No, things haven't gotten that weird around the Smith household this season. I am just paraphrasing Virgin Mobile's incredibly misguided online promotional creative that flew and then crashed loudly over the weekend. At the carrier’s site, it initiated a playful promo slide show riffing on the days of Christmas that included a husband hiding his wife’s eyes as he offers her a wrapped box. The tagline? "Necklace? Or Chloroform?"
The Everyday Sexism Project caught wind of this ad (which was more senseless than clueless) and started a Twitter campaign "Please tweet @richardbranson @virginmobileus if you think using rape/domestic violence jokes to sell products isn’t ok."
Of course, Sir Richard doesn’t own the company anymore. It was sold to Sprint a while ago. But he responded by posting his dislike of having the brand sullied this way and called Virgin Mobile to complain.
Weirdly enough, the ad was taken down and replaced by another creepy bit of creative showing a leering Santa with the tagline "Sees you when you're sleeping…LADIES."
Because that makes it all better, huh?
When Virgin Mobile got around to answering the complaints publicly, its head of brand marketing Ron Faris sent an email to BuzzFeed explaining that the ads had been placed without Virgin Mobile’s approval and called it "a rogue post by an external agency." Of course, Virgin Mobile does not support sexism or domestic violence, Faris assured BuzzFeed. According to Branson on his blog, Virgin Mobile management "acknowledge a dreadful mistake was made."
A Sprint spokesperson tells us that the ads did not involve Virgin Mobile's agencies of record for media, Digitas, or creative, Mother New York. "Among our brand and marketing folks are several agencies doing a variety of online, social and digital work," Sprint tells us. "The image was not approved, and was removed when we discovered it."

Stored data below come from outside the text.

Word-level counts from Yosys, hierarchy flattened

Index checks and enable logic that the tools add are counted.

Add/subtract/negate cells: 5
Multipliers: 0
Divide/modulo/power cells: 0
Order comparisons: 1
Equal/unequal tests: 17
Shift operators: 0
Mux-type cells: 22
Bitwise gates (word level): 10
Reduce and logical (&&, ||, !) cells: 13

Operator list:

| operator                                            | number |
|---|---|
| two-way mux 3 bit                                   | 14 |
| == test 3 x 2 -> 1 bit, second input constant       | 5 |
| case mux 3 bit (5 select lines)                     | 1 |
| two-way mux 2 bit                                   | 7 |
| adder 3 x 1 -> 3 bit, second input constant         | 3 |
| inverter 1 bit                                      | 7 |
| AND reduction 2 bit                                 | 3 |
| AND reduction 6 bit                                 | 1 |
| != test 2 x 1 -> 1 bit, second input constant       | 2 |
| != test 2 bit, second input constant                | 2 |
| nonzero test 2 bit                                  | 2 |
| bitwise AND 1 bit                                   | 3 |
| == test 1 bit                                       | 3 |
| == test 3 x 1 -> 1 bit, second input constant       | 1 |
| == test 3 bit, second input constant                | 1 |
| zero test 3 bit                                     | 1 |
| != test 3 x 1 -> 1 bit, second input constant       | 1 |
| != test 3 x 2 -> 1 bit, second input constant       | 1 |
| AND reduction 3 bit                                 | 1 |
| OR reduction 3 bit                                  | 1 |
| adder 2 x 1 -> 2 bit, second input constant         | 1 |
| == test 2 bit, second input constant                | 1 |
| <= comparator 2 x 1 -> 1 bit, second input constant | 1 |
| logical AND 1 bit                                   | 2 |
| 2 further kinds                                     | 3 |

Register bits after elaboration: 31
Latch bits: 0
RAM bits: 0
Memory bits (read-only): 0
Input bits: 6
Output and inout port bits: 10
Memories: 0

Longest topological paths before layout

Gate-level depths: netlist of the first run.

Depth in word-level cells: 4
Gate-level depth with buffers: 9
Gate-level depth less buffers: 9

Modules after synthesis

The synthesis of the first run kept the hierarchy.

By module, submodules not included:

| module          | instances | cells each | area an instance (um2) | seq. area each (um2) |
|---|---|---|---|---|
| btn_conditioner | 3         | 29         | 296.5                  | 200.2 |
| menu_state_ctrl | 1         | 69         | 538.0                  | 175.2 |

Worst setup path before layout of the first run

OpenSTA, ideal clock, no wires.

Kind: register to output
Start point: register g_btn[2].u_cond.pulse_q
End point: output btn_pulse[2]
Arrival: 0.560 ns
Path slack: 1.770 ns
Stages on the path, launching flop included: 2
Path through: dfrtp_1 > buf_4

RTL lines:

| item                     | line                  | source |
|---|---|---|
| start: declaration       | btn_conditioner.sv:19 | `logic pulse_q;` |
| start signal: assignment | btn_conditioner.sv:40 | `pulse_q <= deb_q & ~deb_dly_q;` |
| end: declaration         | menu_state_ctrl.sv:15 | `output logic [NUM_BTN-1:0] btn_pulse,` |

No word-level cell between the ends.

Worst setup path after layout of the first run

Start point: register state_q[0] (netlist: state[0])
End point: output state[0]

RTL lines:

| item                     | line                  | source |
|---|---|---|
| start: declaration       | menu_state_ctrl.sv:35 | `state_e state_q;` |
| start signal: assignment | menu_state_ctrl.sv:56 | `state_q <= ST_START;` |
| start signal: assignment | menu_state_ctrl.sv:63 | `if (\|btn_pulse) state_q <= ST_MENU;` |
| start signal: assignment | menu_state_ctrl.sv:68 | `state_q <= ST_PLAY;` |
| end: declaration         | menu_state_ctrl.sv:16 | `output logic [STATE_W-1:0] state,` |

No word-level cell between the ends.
$ cat config.mk
export PLATFORM = sky130hd
export DESIGN_NAME = fetch_stage
export DESIGN_NICKNAME = d
export VERILOG_FILES = /design/src/rtl/fetch_stage.sv
export SDC_FILE = /design/constraint.sdc
export NUM_CORES = 1
export LEC_CHECK = 0
export CAP_MARGIN = 15
export CORE_ASPECT_RATIO = 1.2
export CORE_MARGIN = 1
export CORE_UTILIZATION = 60
export DETAILED_ROUTE_END_ITERATION = 10
export DONT_BUFFER_PORTS = 1
export GPL_TIMING_DRIVEN = 1
export PLACE_DENSITY = 0.76
export SETUP_SLACK_MARGIN = 0.5
export SLEW_MARGIN = 20
export SYNTH_ARGS = -nofsm -noshare
export SYNTH_HDL_FRONTEND = slang
export SYNTH_SLANG_ARGS = --single-unit
$ cat constraint.sdc
create_clock -name clk_i -period 7.5 [get_ports clk_i]
set_clock_uncertainty 0.05 [all_clocks]
set_input_delay 1.5 -clock clk_i [delete_from_list [all_inputs] [get_ports clk_i]]
set_output_delay 1.5 -clock clk_i [all_outputs]
set_load 0.01 [all_outputs]
## src/rtl/midi_pkg.sv

```systemverilog
// Shared FSM state encoding and MIDI protocol constants for the MIDI note transmitter.
package midi_pkg;

    typedef enum logic [2:0] {
        IDLE,
        SNAP,
        TX_STATUS,
        TX_NOTE,
        TX_VEL,
        COMMIT
    } midi_state_e;

    localparam logic [3:0] NOTE_ON  = 4'h9;
    localparam logic [3:0] NOTE_OFF = 4'h8;
    localparam logic [6:0] OFF_VEL  = 7'h40;

    // Stretch a 3-bit velocity over the 7-bit MIDI range; zero would mean Note Off, so it becomes 1.
    function automatic logic [6:0] vel7(input logic [2:0] v);
        return (v == 3'd0) ? 7'h01 : {v, v, v[2]};
    endfunction

endpackage

```

## src/rtl/uart_byte_tx.sv

```systemverilog
// 8N1 byte serialiser with a valid/ready handshake; ready rises in the last stop-bit cycle
// so a waiting byte starts immediately after the stop bit.
module uart_byte_tx #(
    parameter int BIT_TICKS = 3200
) (
    input  logic       clk,
    input  logic       rst,
    input  logic       valid_i,
    input  logic [7:0] data_i,
    output logic       ready_o,
    output logic       tx_o
);
    localparam int TW = (BIT_TICKS > 1) ? $clog2(BIT_TICKS) : 1;

    logic          activeQ, activeD;
    logic [TW-1:0] tickQ, tickD;
    logic [3:0]    bitCntQ, bitCntD;
    logic [9:0]    shiftQ, shiftD;
    logic          bitDone;

    assign bitDone = (tickQ == TW'(BIT_TICKS - 1));
    assign ready_o = !activeQ || (bitDone && bitCntQ == 4'd9);
    assign tx_o    = shiftQ[0];

    // Shifting in ones behind the frame leaves the line idling high once the stop bit ends.
    always_comb begin
        activeD = activeQ;
        tickD   = tickQ;
        bitCntD = bitCntQ;
        shiftD  = shiftQ;
        if (activeQ) begin
            if (bitDone) begin
                tickD   = '0;
                shiftD  = {1'b1, shiftQ[9:1]};
                bitCntD = bitCntQ + 4'd1;
                if (bitCntQ == 4'd9) begin
                    activeD = 1'b0;
                end
            end else begin
                tickD = tickQ + TW'(1);
            end
        end
        if (valid_i && ready_o) begin
            activeD = 1'b1;
            tickD   = '0;
            bitCntD = '0;
            shiftD  = {1'b1, data_i, 1'b0};
        end
    end

    always_ff @(posedge clk) begin
        if (rst) begin
            activeQ <= 1'b0;
            tickQ   <= '0;
            bitCntQ <= '0;
            shiftQ  <= '1;
        end else begin
            activeQ <= activeD;
            tickQ   <= tickD;
            bitCntQ <= bitCntD;
            shiftQ  <= shiftD;
        end
    end

endmodule

```

## src/rtl/midi_tx.sv

```systemverilog
// Eight-voice MIDI Note On/Off transmitter: compares live voice inputs against the last
// transmitted state and sends one 3-byte message per change, lowest voice first.
module midi_tx
    import midi_pkg::*;
#(
    parameter int INPUT_CLOCK_FREQ = 100_000_000,
    parameter int BAUD_RATE        = 31_250,
    parameter int MIDI_CHANNEL     = 0
) (
    input  logic            clk,
    input  logic            rst,
    input  logic [7:0]      on_in,
    input  logic [7:0][2:0] velocity_in,
    input  logic [7:0][6:0] note_in,
    output logic            data_out,
    output logic            busy,
    output logic            msg_sent
);
    localparam int         BIT_TICKS = INPUT_CLOCK_FREQ / BAUD_RATE;
    localparam logic [3:0] CHAN      = 4'(MIDI_CHANNEL);

    midi_state_e     stateQ, stateD;
    logic [7:0]      shadowOnQ, shadowOnD;
    logic [7:0][6:0] shadowNoteQ, shadowNoteD;
    logic [7:0][2:0] shadowVelQ, shadowVelD;
    logic [2:0]      selQ, selD;
    logic            msgOnQ, msgOnD;
    logic [6:0]      bufNoteQ, bufNoteD;
    logic [2:0]      bufVelQ, bufVelD;
    logic            velSentQ, velSentD;
    logic [7:0]      pending;
    logic            anyPending;
    logic [2:0]      lowestPending;
    logic            txValid, txReady;
    logic [7:0]      txData;

    // A held voice whose velocity alone changed is deliberately not pending.
    always_comb begin
        pending = '0;
        for (int i = 0; i < 8; i++) begin
            pending[i] = (on_in[i] != shadowOnQ[i]) ||
                         (on_in[i] && shadowOnQ[i] && (note_in[i] != shadowNoteQ[i]));
        end
        anyPending    = |pending;
        lowestPending = '0;
        for (int i = 7; i >= 0; i--) begin
            if (pending[i]) begin
                lowestPending = 3'(i);
            end
        end
    end

    always_comb begin
        stateD      = stateQ;
        shadowOnD   = shadowOnQ;
        shadowNoteD = shadowNoteQ;
        shadowVelD  = shadowVelQ;
        selD        = selQ;
        msgOnD      = msgOnQ;
        bufNoteD    = bufNoteQ;
        bufVelD     = bufVelQ;
        velSentD    = velSentQ;
        txValid     = 1'b0;
        txData      = '0;
        case (stateQ)
            IDLE: begin
                if (anyPending) begin
                    selD   = lowestPending;
                    stateD = SNAP;
                end
            end
            // A retrigger is sent as a Note Off; the Note On follows on the next scan.
            SNAP: begin
                if (!pending[selQ]) begin
                    stateD = IDLE;
                end else begin
                    msgOnD   = on_in[selQ] && !shadowOnQ[selQ];
                    bufNoteD = msgOnD ? note_in[selQ] : shadowNoteQ[selQ];
                    bufVelD  = msgOnD ? velocity_in[selQ] : shadowVelQ[selQ];
                    stateD   = TX_STATUS;
                end
            end
            TX_STATUS: begin
                txValid = 1'b1;
                txData  = {msgOnQ ? NOTE_ON : NOTE_OFF, CHAN};
                if (txReady) begin
                    stateD = TX_NOTE;
                end
            end
            TX_NOTE: begin
                txValid = 1'b1;
                txData  = {1'b0, bufNoteQ};
                if (txReady) begin
                    stateD = TX_VEL;
                end
            end
            TX_VEL: begin
                txValid = !velSentQ;
                txData  = {1'b0, msgOnQ ? vel7(bufVelQ) : OFF_VEL};
                if (txReady) begin
                    if (velSentQ) begin
                        velSentD = 1'b0;
                        stateD   = COMMIT;
                    end else begin
                        velSentD = 1'b1;
                    end
                end
            end
            COMMIT: begin
                shadowOnD[selQ]   = msgOnQ;
                shadowNoteD[selQ] = bufNoteQ;
                shadowVelD[selQ]  = bufVelQ;
                stateD            = IDLE;
            end
            default: stateD = IDLE;
        endcase
    end

    always_ff @(posedge clk) begin
        if (rst) begin
            stateQ      <= IDLE;
            shadowOnQ   <= '0;
            shadowNoteQ <= '0;
            shadowVelQ  <= '0;
            selQ        <= '0;
            msgOnQ      <= 1'b0;
            bufNoteQ    <= '0;
            bufVelQ     <= '0;
            velSentQ    <= 1'b0;
        end else begin
            stateQ      <= stateD;
            shadowOnQ   <= shadowOnD;
            shadowNoteQ <= shadowNoteD;
            shadowVelQ  <= shadowVelD;
            selQ        <= selD;
            msgOnQ      <= msgOnD;
            bufNoteQ    <= bufNoteD;
            bufVelQ     <= bufVelD;
            velSentQ    <= velSentD;
        end
    end

    assign busy     = (stateQ != IDLE) && (stateQ != COMMIT);
    assign msg_sent = (stateQ == COMMIT);

    uart_byte_tx #(
        .BIT_TICKS(BIT_TICKS)
    ) u_uart (
        .clk    (clk),
        .rst    (rst),
        .valid_i(txValid),
        .data_i (txData),
        .ready_o(txReady),
        .tx_o   (data_out)
    );

endmodule

```
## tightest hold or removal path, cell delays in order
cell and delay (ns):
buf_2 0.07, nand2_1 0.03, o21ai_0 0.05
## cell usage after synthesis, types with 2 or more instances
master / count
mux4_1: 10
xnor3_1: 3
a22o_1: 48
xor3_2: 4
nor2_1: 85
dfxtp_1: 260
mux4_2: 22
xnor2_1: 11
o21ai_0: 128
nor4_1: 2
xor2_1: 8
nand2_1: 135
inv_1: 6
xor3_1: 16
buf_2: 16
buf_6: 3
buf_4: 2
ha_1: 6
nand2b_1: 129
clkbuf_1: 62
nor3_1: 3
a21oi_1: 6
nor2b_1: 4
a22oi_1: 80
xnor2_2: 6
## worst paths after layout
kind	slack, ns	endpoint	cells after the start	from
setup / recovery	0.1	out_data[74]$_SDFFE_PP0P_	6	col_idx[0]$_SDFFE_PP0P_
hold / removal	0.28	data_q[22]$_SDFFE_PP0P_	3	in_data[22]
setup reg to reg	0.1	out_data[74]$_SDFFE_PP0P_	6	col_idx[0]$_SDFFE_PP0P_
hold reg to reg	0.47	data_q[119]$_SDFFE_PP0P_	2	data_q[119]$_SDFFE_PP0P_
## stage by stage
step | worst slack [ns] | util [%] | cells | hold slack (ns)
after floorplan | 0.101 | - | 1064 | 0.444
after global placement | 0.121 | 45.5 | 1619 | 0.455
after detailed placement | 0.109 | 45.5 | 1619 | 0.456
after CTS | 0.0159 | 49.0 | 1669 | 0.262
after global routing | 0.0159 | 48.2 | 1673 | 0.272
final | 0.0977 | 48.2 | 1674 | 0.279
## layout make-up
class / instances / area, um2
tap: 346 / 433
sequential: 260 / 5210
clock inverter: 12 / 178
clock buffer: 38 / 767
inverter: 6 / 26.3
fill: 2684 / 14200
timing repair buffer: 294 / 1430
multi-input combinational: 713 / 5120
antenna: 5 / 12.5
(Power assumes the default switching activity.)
**src/rtl/reg_bank_if.sv**
```systemverilog
// Op/write and dual read port bundle between the Control Unit / ALU and the register bank.
// Handshake: wr_en+op act as a valid with no back-pressure; the bank answers every valid
// non-NOP request one cycle later with exactly one of wr_ack (done) or wr_err (bad address).
interface reg_bank_if #(
  parameter int WIDTH  = 8,
  parameter int ADDR_W = 2
);
  logic              wr_en;
  logic [2:0]        op;
  logic [ADDR_W-1:0] wr_addr;
  logic [WIDTH-1:0]  wr_data;
  logic [ADDR_W-1:0] rd_a_addr;
  logic [WIDTH-1:0]  rd_a_data;
  logic [ADDR_W-1:0] rd_b_addr;
  logic [WIDTH-1:0]  rd_b_data;
  logic              flag_z;
  logic              flag_c;
  logic              wr_ack;
  logic              wr_err;

  modport master (
    output wr_en, op, wr_addr, wr_data, rd_a_addr, rd_b_addr,
    input  rd_a_data, rd_b_data, flag_z, flag_c, wr_ack, wr_err
  );

  modport slave (
    input  wr_en, op, wr_addr, wr_data, rd_a_addr, rd_b_addr,
    output rd_a_data, rd_b_data, flag_z, flag_c, wr_ack, wr_err
  );
endinterface

```
**src/rtl/reg_bank.sv**
```systemverilog
// General-purpose register bank: in-place ops on one register per cycle with Z/C flags,
// two combinational read ports with optional same-cycle forwarding of the write result.
module reg_bank #(
  parameter int WIDTH  = 8,
  parameter int NREGS  = 4,
  parameter int ADDR_W = 2,
  parameter int BYPASS = 0
) (
  input  logic     clk,
  input  logic     reset,
  reg_bank_if.slave bus
);

  typedef enum logic [2:0] {
    OP_NOP  = 3'b000,
    OP_LOAD = 3'b001,
    OP_CLR  = 3'b010,
    OP_INC  = 3'b011,
    OP_DEC  = 3'b100,
    OP_SHL  = 3'b101,
    OP_SHR  = 3'b110,
    OP_ADD  = 3'b111
  } op_e;

  localparam logic [ADDR_W:0]  LP_NREGS = (ADDR_W+1)'(NREGS);
  localparam logic [WIDTH-1:0] LP_ONE   = {{(WIDTH-1){1'b0}}, 1'b1};

  logic [WIDTH-1:0] r_regs [NREGS];
  logic             r_flag_z;
  logic             r_flag_c;
  logic             r_wr_ack;
  logic             r_wr_err;

  op_e              w_op;
  logic             w_wr_addr_ok;
  logic             w_req;
  logic             w_accept;
  logic             w_reject;
  logic [WIDTH-1:0] w_cur;
  logic [WIDTH-1:0] w_res;
  logic             w_res_c;
  logic [WIDTH:0]   w_sum;
  logic             w_rd_a_ok;
  logic             w_rd_b_ok;
  logic [WIDTH-1:0] w_rd_a_data;
  logic [WIDTH-1:0] w_rd_b_data;

  assign w_op         = op_e'(bus.op);
  assign w_wr_addr_ok = ({1'b0, bus.wr_addr} < LP_NREGS);
  assign w_req        = bus.wr_en && (w_op != OP_NOP);
  assign w_accept     = w_req && w_wr_addr_ok;
  assign w_reject     = w_req && !w_wr_addr_ok;
  assign w_cur        = w_wr_addr_ok ? r_regs[bus.wr_addr] : '0;

  // Result and carry of the selected op; flag_c passes through for ops that leave it alone.
  always_comb begin
    w_res   = w_cur;
    w_res_c = r_flag_c;
    w_sum   = '0;
    case (w_op)
      OP_LOAD: w_res = bus.wr_data;
      OP_CLR:  w_res = '0;
      OP_INC: begin
        w_sum   = {1'b0, w_cur} + {1'b0, LP_ONE};
        w_res   = w_sum[WIDTH-1:0];
        w_res_c = w_sum[WIDTH];
      end
      OP_DEC: begin
        w_res   = w_cur - LP_ONE;
        w_res_c = (w_cur == '0);
      end
      OP_SHL: begin
        w_res   = {w_cur[WIDTH-2:0], r_flag_c};
        w_res_c = w_cur[WIDTH-1];
      end
      OP_SHR: begin
        w_res   = {r_flag_c, w_cur[WIDTH-1:1]};
        w_res_c = w_cur[0];
      end
      OP_ADD: begin
        w_sum   = {1'b0, w_cur} + {1'b0, bus.wr_data};
        w_res   = w_sum[WIDTH-1:0];
        w_res_c = w_sum[WIDTH];
      end
      default: ;
    endcase
  end

  always_ff @(posedge clk) begin
    if (reset) begin
      for (int i = 0; i < NREGS; i++) r_regs[i] <= '0;
      r_flag_z <= 1'b0;
      r_flag_c <= 1'b0;
      r_wr_ack <= 1'b0;
      r_wr_err <= 1'b0;
    end else begin
      r_wr_ack <= w_accept;
      r_wr_err <= w_reject;
      if (w_accept) begin
        r_regs[bus.wr_addr] <= w_res;
        r_flag_z            <= (w_res == '0);
        r_flag_c            <= w_res_c;
      end
    end
  end

  assign w_rd_a_ok = ({1'b0, bus.rd_a_addr} < LP_NREGS);
  assign w_rd_b_ok = ({1'b0, bus.rd_b_addr} < LP_NREGS);

  // Out-of-range addresses read as zero; forwarding only ever matches a valid write address.
  always_comb begin
    w_rd_a_data = w_rd_a_ok ? r_regs[bus.rd_a_addr] : '0;
    w_rd_b_data = w_rd_b_ok ? r_regs[bus.rd_b_addr] : '0;
    if (BYPASS != 0) begin
      if (w_accept && (bus.wr_addr == bus.rd_a_addr)) w_rd_a_data = w_res;
      if (w_accept && (bus.wr_addr == bus.rd_b_addr)) w_rd_b_data = w_res;
    end
  end

  assign bus.rd_a_data = w_rd_a_data;
  assign bus.rd_b_data = w_rd_b_data;
  assign bus.flag_z    = r_flag_z;
  assign bus.flag_c    = r_flag_c;
  assign bus.wr_ack    = r_wr_ack;
  assign bus.wr_err    = r_wr_err;

endmodule

```
**src/flat_wrapper.sv**
```systemverilog
// flat-port wrapper written by rule: the top's interface ports become plain ports
module reg_bank_flat 
#(
  parameter int WIDTH  = 8,
  parameter int NREGS  = 4,
  parameter int ADDR_W = 2,
  parameter int BYPASS = 0
)
  (clk, reset, bus_wr_en, bus_op, bus_wr_addr, bus_wr_data, bus_rd_a_addr, bus_rd_b_addr, bus_rd_a_data, bus_rd_b_data, bus_flag_z, bus_flag_c, bus_wr_ack, bus_wr_err);
  reg_bank_if #(.WIDTH(WIDTH), .ADDR_W(ADDR_W)) bus_i ();
  input  logic clk;
  input  logic reset;
  input wire logic [$bits(bus_i.wr_en)-1:0] bus_wr_en;
  input wire logic [$bits(bus_i.op)-1:0] bus_op;
  input wire logic [$bits(bus_i.wr_addr)-1:0] bus_wr_addr;
  input wire logic [$bits(bus_i.wr_data)-1:0] bus_wr_data;
  input wire logic [$bits(bus_i.rd_a_addr)-1:0] bus_rd_a_addr;
  input wire logic [$bits(bus_i.rd_b_addr)-1:0] bus_rd_b_addr;
  output wire logic [$bits(bus_i.rd_a_data)-1:0] bus_rd_a_data;
  output wire logic [$bits(bus_i.rd_b_data)-1:0] bus_rd_b_data;
  output wire logic [$bits(bus_i.flag_z)-1:0] bus_flag_z;
  output wire logic [$bits(bus_i.flag_c)-1:0] bus_flag_c;
  output wire logic [$bits(bus_i.wr_ack)-1:0] bus_wr_ack;
  output wire logic [$bits(bus_i.wr_err)-1:0] bus_wr_err;
  assign bus_i.wr_en = bus_wr_en;
  assign bus_i.op = bus_op;
  assign bus_i.wr_addr = bus_wr_addr;
  assign bus_i.wr_data = bus_wr_data;
  assign bus_i.rd_a_addr = bus_rd_a_addr;
  assign bus_i.rd_b_addr = bus_rd_b_addr;
  assign bus_rd_a_data = bus_i.rd_a_data;
  assign bus_rd_b_data = bus_i.rd_b_data;
  assign bus_flag_z = bus_i.flag_z;
  assign bus_flag_c = bus_i.flag_c;
  assign bus_wr_ack = bus_i.wr_ack;
  assign bus_wr_err = bus_i.wr_err;
  reg_bank #(.WIDTH(WIDTH), .NREGS(NREGS), .ADDR_W(ADDR_W), .BYPASS(BYPASS)) u_core (.clk(clk), .reset(reset), .bus(bus_i));
endmodule
```
`config.mk`:
```
export PLATFORM = sky130hd
export DESIGN_NAME = bcd_event_counter
export DESIGN_NICKNAME = d
export VERILOG_FILES = /design/src/rtl/bcd_event_counter_pkg.sv /design/src/rtl/bcd_event_counter_digit.sv /design/src/rtl/bcd_event_counter.sv
export SDC_FILE = /design/constraint.sdc
export NUM_CORES = 1
export LEC_CHECK = 0
export ABC_CLOCK_PERIOD_IN_PS = 2680
export CORE_UTILIZATION = 43
export DETAILED_ROUTE_END_ITERATION = 8
export HOLD_SLACK_MARGIN = 0.1
export PLACE_DENSITY = 0.75
export SETUP_SLACK_MARGIN = 0.1
export SKIP_CTS_REPAIR_TIMING = 1
export SYNTH_ARGS = -nofsm -noshare
export SYNTH_HDL_FRONTEND = slang
export SYNTH_SLANG_ARGS = --single-unit
export TNS_END_PERCENT = 50
```
`constraint.sdc`:
```
create_clock -name CLK -period 2.68 [get_ports CLK]
set_clock_uncertainty 0.1 [all_clocks]
set_input_delay 0.268 -clock CLK [delete_from_list [all_inputs] [get_ports CLK]]
set_output_delay 0.268 -clock CLK [all_outputs]
set_load 0.02 [all_outputs]
```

Which is all fine and good. But a "rogue post" by an external agency? Are there gangs of creative and media buyers doing drive-bys of unsuspecting sites with "rogue" units that look a lot like a planned campaign? Do they have telltale tats? Is there a no-snitch code of silence among them?
Personally, I am all for dark humor. Mimicking the form and tone of the typical Web meme is clever enough. And I, for one, am not ready to toss out the old comic trope of marital resentment. It is just too rich and enduring a vein. But the emphasis should be on "humor." The sin of this "rogue post" is that it went astray of being even remotely funny.